[Saved data entries]
· · · ·
File: design.v
`timescale 1ns / 1ps
module karatsuba_2 #(
    parameter integer DATA_WIDTH = 24,   
    parameter integer HALF_WIDTH = DATA_WIDTH / 2
)(
    input  wire [DATA_WIDTH-1:0] a_in,
    input  wire [DATA_WIDTH-1:0] b_in,
    output wire [2*DATA_WIDTH-1:0] multi_out
);
    wire [HALF_WIDTH-1:0] a_high, a_low, b_high, b_low;
    assign {a_high, a_low} = a_in;
    assign {b_high, b_low} = b_in;
    wire [DATA_WIDTH-1:0] P1, P2, P3, sum_a, sum_b, cross_mult;
    assign P1 = a_high * b_high;   
    assign P2 = a_low * b_low;     
    assign sum_a = a_high + a_low;   
    assign sum_b = b_high + b_low;   
    assign cross_mult = sum_a * sum_b;  
    assign P3 = cross_mult - P1 - P2;  
    wire [2*DATA_WIDTH-1:0] stage1, stage2, stage3;
    assign stage1 = {P1, {DATA_WIDTH{1'b0}}};        
    assign stage2 = { {HALF_WIDTH{1'b0}}, P3, {HALF_WIDTH{1'b0}} };   
    assign stage3 = { {DATA_WIDTH{1'b0}}, P2 };     
    assign multi_out = stage1 + stage2 + stage3;
endmodule
File: run.sh
#!/bin/bash
# OpenROAD 26Q1-2900-gdf79404cd8, Yosys 0.63+post, stock flow scripts
make -C /OpenROAD-flow-scripts/flow DESIGN_CONFIG=/design/flow/config.mk WORK_HOME=/design/flow/orfs finish
File: config.mk
export PLATFORM = sky130hd
export DESIGN_NAME = karatsuba_2
export DESIGN_NICKNAME = karatsuba_2
export VERILOG_FILES = /design/flow/design.v
export SDC_FILE = /design/flow/constraint.sdc
export NUM_CORES = 4
export LEC_CHECK = 1
export CORE_UTILIZATION = 40
File: constraint.sdc
current_design karatsuba_2

set clk_period 28.6
set clk_io_pct 0.2

create_clock -name clk0 -period $clk_period

set non_clock_inputs [all_inputs -no_clocks]
set_input_delay [expr $clk_period * $clk_io_pct] -clock clk0 $non_clock_inputs
set_output_delay [expr $clk_period * $clk_io_pct] -clock clk0 [all_outputs]
==> results.toml <==
# flow metrics
[floorplanning]
rows = 78
dieArea_um2 = 47400
coreArea_um2 = 45600
initial_core_util_pct = 40.8
die_h_um = 218
die_x_um = 218
pin_count = 96

[run_status]
status = "complete, no violations"

[synthesis]
synthesis.area_um2 = 18600
yosysWarningCount = 0
ys_area_um2 = 18600
yosysTopAreaCellShare_pct = 39.0
common_cells = "inv_1, fa_1, nand2_1, ha_1, and2_1"
yosysMostFrequentCell = "inv_1"
synth_cell_types = 64
topCellsByArea = "fa_1, ha_1, inv_1"
post-synth-top-area-cell = "fa_1"
ys_cells = 2256
synth_area_per_cell_um2 = 8.24
syn-instance-count = 2256
synth_seq_share_pct = 0

[global_routing]
grt_pass1_vias = 15242
grt_overflow = 0
grt_start_max_net_pins = 15
grt_usage_pct = 23.3
antenna_found_initial = 0
grt_pass1_wl_um = 81200

[flow_run]
warning_count = 32
cap_violations = 0

[setup_path]
crit_arrival_ps = 18410
crit_slowest_cell = "clkdlybuf4s50_1"
worst_path_dominant_cell_family = "adder cells"
path_buffers = 10
crit_required_ps = 22880
cp_max_fo = 13
start_kind = "input pin"
cp_slowest_stage_delay_ps = 990
cpMostUsedCell = "fa_1"
critPathCaptureType = "output port"
crit_type = "input pin to output port"

[cells_and_area]
final_area_um2 = 20200
clock_buffers = 0
layout-drive-gt1-share_pct = 2.34
seq_cells = 0
area_growth_pct = 8.89
flop_area_um2 = 0

[drt]
first_iter_violations = 606
drt_first_pass_iters = 7
ant_nets = 0
wirelength_um = 49700
vias = 14557
avgRoutedWirePerCell_um = 17.1
num_antenna_cells = 0
drc = 0
avgViaCountPerCell = 5.00

[final_timing]
clock.fmax_mhz = 41.4
worstMarginPinSlew_ps = 884
fin_setup_tns_ps = 0
fin_crit_sh_pct = 84.4
slew_violations = 0
finalHoldViolCount = 0
slew_headroom_pct = 40.7
layout_setup_ws_ps = 4470
rsz0062_at_grt = "no"
period_minus_slack_ps = 24130
setup_viol = 0

[placement]
portBuffers = 96
placed_cell_area_um2 = 20200
place_congestion = 0.991
dp_hpwl_um = 42900
pre_cts_ws_ps = 4440

[clock_network]
cts_setup_buffers = 0
cts_hold_repair.buffers = 0
cts_resized = 0

[worst_hold_path]
hold_path_class = "input pin to output port"
-- worst paths after layout --
path / start / to / slack, ps / depth (start not counted)
max: a_in[17] / multi_out[44] / 4470 / 46
min: b_in[0] / multi_out[0] / 12930 / 4
-- logic make-up after synthesis --
| group | share of synthesized area, % |
|---|---|
| AND-OR/OR-AND | 8.42 |
| XOR/XNOR | 5.80 |
| adder cells (fa/ha/maj) | 56.4 |
| buffers and inverters | 11.9 |
| multiplexers | 0.114 |
| AND/OR/NAND/NOR | 17.4 |
-- layout by cell type, fill, tap and decap left out, types with 41 or more instances in the layout --
cell | synthesis | routed
clkdlybuf4s50_1 | 0 | 96
xnor2_1 | 82 | 82
a21oi_1 | 61 | 61
nand2_1 | 305 | 305
nor2_1 | 109 | 109
and2_1 | 135 | 135
inv_1 | 519 | 519
fa_1 | 362 | 362
o21ai_0 | 41 | 41
ha_1 | 258 | 258
-- routing by layer --
| metal | vias to the layer above | global-route usage (%) | wire length (um) |
|---|---|---|---|
| li1 | 7006 | - | - |
| met1 | 7068 | 31.8 | 20600 |
| met2 | 451 | 36.5 | 23200 |
| met3 | 30 | 10.2 | 5460 |
| met4 | 2 | 1.78 | 426 |
| met5 | - | 1.46 | 77 |
-- per-stage QoR --
| stage | util (%) | std cells | hold WS [ps] |
|---|---|---|---|
| 2_1_floorplan | - | 2256 | 11510 |
| 3_3_place_gp | 44.4 | 2910 | 12930 |
| 3_5_place_dp | 44.4 | 2910 | 12920 |
| 4_1_cts | 44.4 | 2910 | 12930 |
| 5_1_grt | 44.4 | 2910 | 13030 |
| 6_report | 44.4 | 2910 | 12930 |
· · · ·
** EXERCISE DETAILS **
The required answer is the run of lines above, starting at the line with "pin_count = 96" and ending at the line with "inverters | 11.9 |", reproduced exactly with both ends.

** FINISHED TASK **
pin_count = 96

[run_status]
status = "complete, no violations"

[synthesis]
synthesis.area_um2 = 18600
yosysWarningCount = 0
ys_area_um2 = 18600
yosysTopAreaCellShare_pct = 39.0
common_cells = "inv_1, fa_1, nand2_1, ha_1, and2_1"
yosysMostFrequentCell = "inv_1"
synth_cell_types = 64
topCellsByArea = "fa_1, ha_1, inv_1"
post-synth-top-area-cell = "fa_1"
ys_cells = 2256
synth_area_per_cell_um2 = 8.24
syn-instance-count = 2256
synth_seq_share_pct = 0

[global_routing]
grt_pass1_vias = 15242
grt_overflow = 0
grt_start_max_net_pins = 15
grt_usage_pct = 23.3
antenna_found_initial = 0
grt_pass1_wl_um = 81200

[flow_run]
warning_count = 32
cap_violations = 0

[setup_path]
crit_arrival_ps = 18410
crit_slowest_cell = "clkdlybuf4s50_1"
worst_path_dominant_cell_family = "adder cells"
path_buffers = 10
crit_required_ps = 22880
cp_max_fo = 13
start_kind = "input pin"
cp_slowest_stage_delay_ps = 990
cpMostUsedCell = "fa_1"
critPathCaptureType = "output port"
crit_type = "input pin to output port"

[cells_and_area]
final_area_um2 = 20200
clock_buffers = 0
layout-drive-gt1-share_pct = 2.34
seq_cells = 0
area_growth_pct = 8.89
flop_area_um2 = 0

[drt]
first_iter_violations = 606
drt_first_pass_iters = 7
ant_nets = 0
wirelength_um = 49700
vias = 14557
avgRoutedWirePerCell_um = 17.1
num_antenna_cells = 0
drc = 0
avgViaCountPerCell = 5.00

[final_timing]
clock.fmax_mhz = 41.4
worstMarginPinSlew_ps = 884
fin_setup_tns_ps = 0
fin_crit_sh_pct = 84.4
slew_violations = 0
finalHoldViolCount = 0
slew_headroom_pct = 40.7
layout_setup_ws_ps = 4470
rsz0062_at_grt = "no"
period_minus_slack_ps = 24130
setup_viol = 0

[placement]
portBuffers = 96
placed_cell_area_um2 = 20200
place_congestion = 0.991
dp_hpwl_um = 42900
pre_cts_ws_ps = 4440

[clock_network]
cts_setup_buffers = 0
cts_hold_repair.buffers = 0
cts_resized = 0

[worst_hold_path]
hold_path_class = "input pin to output port"
-- worst paths after layout --
path / start / to / slack, ps / depth (start not counted)
max: a_in[17] / multi_out[44] / 4470 / 46
min: b_in[0] / multi_out[0] / 12930 / 4
-- logic make-up after synthesis --
| group | share of synthesized area, % |
|---|---|
| AND-OR/OR-AND | 8.42 |
| XOR/XNOR | 5.80 |
| adder cells (fa/ha/maj) | 56.4 |
| buffers and inverters | 11.9 |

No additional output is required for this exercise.